The Mechanics of Self-Sabotage
Hendricks’ framework resonates because it’s tangible. The upper limit problem can manifest in small ways, feeling anxious after good news or in larger patterns, lottery winners losing their windfall, or successful entrepreneurs undermining relationships. At its core, it stems from deeply-rooted beliefs about what we deserve. These beliefs might be shaped by experiences growing up, hearing warnings like “don’t get your hopes up” or internalizing a family’s struggles as an unspoken ceiling for one’s own abundance.
The physical and emotional signs are unmistakable: negativity creeps in after accomplishment, or self-sabotaging choices appear just when things are going well. Without a name for it, we might assume these cycles are just “bad luck” or a normal come-down after excitement. But the upper limit problem gives us a framework to notice, interrupt, and ultimately transform this pattern.
Expanding Your Capacity for Good
So, how do we raise that limit? Two things I’ve found that work for me.

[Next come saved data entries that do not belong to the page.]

==> config.mk <==
export PLATFORM = sky130hd
export DESIGN_NAME = rr_req_frontend
export DESIGN_NICKNAME = d
export VERILOG_FILES = /design/src/rtl/rr_req_frontend.sv
export SDC_FILE = /design/constraint.sdc
export NUM_CORES = 1
export LEC_CHECK = 0
export ABC_AREA = 1
export BUFFER_PORTS_ARGS = -buffer_cell sky130_fd_sc_hd__buf_2
export CAP_MARGIN = 20
export CORE_MARGIN = 1
export CORE_UTILIZATION = 27
export CTS_BUF_LIST = sky130_fd_sc_hd__clkbuf_2 sky130_fd_sc_hd__clkbuf_4 sky130_fd_sc_hd__clkbuf_8
export CTS_CLUSTER_SIZE = 24
export DETAILED_ROUTE_END_ITERATION = 7
export SYNTH_ARGS = -nofsm -noshare
export SYNTH_HDL_FRONTEND = slang
export SYNTH_SLANG_ARGS = --single-unit
==> constraint.sdc <==
create_clock -name clk -period 4.5 [get_ports clk]
set_input_delay 0.675 -clock clk [delete_from_list [all_inputs] [get_ports clk]]
set_output_delay 0.675 -clock clk [all_outputs]
set_load 0.02 [all_outputs]
==> src/rtl/rr_req_frontend.sv <==
// Per-channel command FIFOs feeding a 4-way round-robin arbiter. Requests follow the FIFO
// occupancy. The granted head entry is popped onto one registered, source-tagged output.
module rr_req_frontend #(
    parameter int DATA_W = 8,
    parameter int DEPTH  = 4
) (
    input  logic              clk,
    input  logic              rst,
    input  logic [3:0]        wr_en,
    input  logic [DATA_W-1:0] wr_data0,
    input  logic [DATA_W-1:0] wr_data1,
    input  logic [DATA_W-1:0] wr_data2,
    input  logic [DATA_W-1:0] wr_data3,
    output logic [3:0]        wr_full,
    output logic              req0,
    output logic              req1,
    output logic              req2,
    output logic              req3,
    input  logic              gnt0,
    input  logic              gnt1,
    input  logic              gnt2,
    input  logic              gnt3,
    output logic              out_valid,
    output logic [DATA_W-1:0] out_data,
    output logic [1:0]        out_src,
    output logic [3:0]        ovf,
    output logic              gnt_err
);

    localparam int PW = (DEPTH > 1) ? $clog2(DEPTH) : 1;
    localparam int CW = $clog2(DEPTH + 1);
    localparam logic [CW-1:0] DEPTH_C = CW'(DEPTH);
    localparam logic [CW-1:0] CNT_ONE = CW'(1);
    localparam logic [PW-1:0] PTR_ONE = PW'(1);

    logic [DATA_W-1:0] mem [4][DEPTH];
    logic [PW-1:0]     wr_ptr [4];
    logic [PW-1:0]     rd_ptr [4];
    logic [CW-1:0]     count  [4];
    logic [DATA_W-1:0] wr_data_a [4];

    logic [3:0]        gnt;
    logic [1:0]        sel;
    logic              sel_hit;
    logic              pop_any;
    logic [3:0]        pop;
    logic [3:0]        push;
    logic              multi_gnt;
    logic [DATA_W-1:0] head;

    assign wr_data_a[0] = wr_data0;
    assign wr_data_a[1] = wr_data1;
    assign wr_data_a[2] = wr_data2;
    assign wr_data_a[3] = wr_data3;

    assign gnt = {gnt3, gnt2, gnt1, gnt0};

    assign req0 = (count[0] != '0);
    assign req1 = (count[1] != '0);
    assign req2 = (count[2] != '0);
    assign req3 = (count[3] != '0);

    // Lowest-index grant wins even when the arbiter misbehaves with several grants.
    always_comb begin
        sel     = 2'd0;
        sel_hit = 1'b0;
        for (int n = 3; n >= 0; n--) begin
            if (gnt[n]) begin
                sel     = 2'(n);
                sel_hit = 1'b1;
            end
        end
    end

    // A grant on an empty channel is a stale arbiter grant and is ignored.
    assign pop_any   = !rst && sel_hit && (count[sel] != '0);
    assign pop       = pop_any ? (4'b0001 << sel) : 4'b0000;
    assign multi_gnt = |(gnt & (gnt - 4'd1));
    assign head      = mem[sel][rd_ptr[sel]];

    always_comb begin
        push    = 4'b0000;
        wr_full = 4'b0000;
        for (int n = 0; n < 4; n++) begin
            wr_full[n] = (count[n] == DEPTH_C);
            // A full channel can still accept a push when its head leaves on the same edge.
            push[n]    = !rst && wr_en[n] && (!wr_full[n] || pop[n]);
        end
    end

    always_ff @(posedge clk) begin
        for (int n = 0; n < 4; n++) begin
            if (push[n]) begin
                mem[n][wr_ptr[n]] <= wr_data_a[n];
            end
        end
    end

    always_ff @(posedge clk) begin
        if (rst) begin
            for (int n = 0; n < 4; n++) begin
                wr_ptr[n] <= '0;
                rd_ptr[n] <= '0;
                count[n]  <= '0;
            end
            ovf       <= 4'b0000;
            gnt_err   <= 1'b0;
            out_valid <= 1'b0;
            out_data  <= '0;
            out_src   <= 2'd0;
        end else begin
            for (int n = 0; n < 4; n++) begin
                if (push[n]) begin
                    wr_ptr[n] <= wr_ptr[n] + PTR_ONE;
                end
                if (pop[n]) begin
                    rd_ptr[n] <= rd_ptr[n] + PTR_ONE;
                end
                if (push[n] && !pop[n]) begin
                    count[n] <= count[n] + CNT_ONE;
                end else if (pop[n] && !push[n]) begin
                    count[n] <= count[n] - CNT_ONE;
                end
                if (wr_en[n] && !push[n]) begin
                    ovf[n] <= 1'b1;
                end
            end
            if (multi_gnt) begin
                gnt_err <= 1'b1;
            end
            out_valid <= pop_any;
            if (pop_any) begin
                out_data <= head;
                out_src  <= sel;
            end
        end
    end

endmodule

Awareness: The first step is noticing when you hit your upper limit. When you catch yourself shifting from joy to anxiety, pause, acknowledge that familiar discomfort as a signpost, not a warning.
Practice Feeling Good: Remembering a time when you felt good, and focusing on that. Mediation comes to mind for me, but you don’t have to call it that. Focusing on a moment of happiness, really sitting with the positive sensations and gently bringing attention back to them. Doing this we can slowly expand our “thermostat” for joy and success. This kind of mental rehearsal trains us to accept, rather than deflect, good feelings.
It’s not about denying reality or suppressing challenges. Rather, it’s about building a new muscle of emotional endurance, allowing yourself to withstand more abundance, more love, more achievement.
Rewriting Your Limits
When we learn to recognize and gently challenge our upper limits, we open up to a world of greater opportunities. By making space for the good and practicing acceptance, we create new possibilities in every area of life.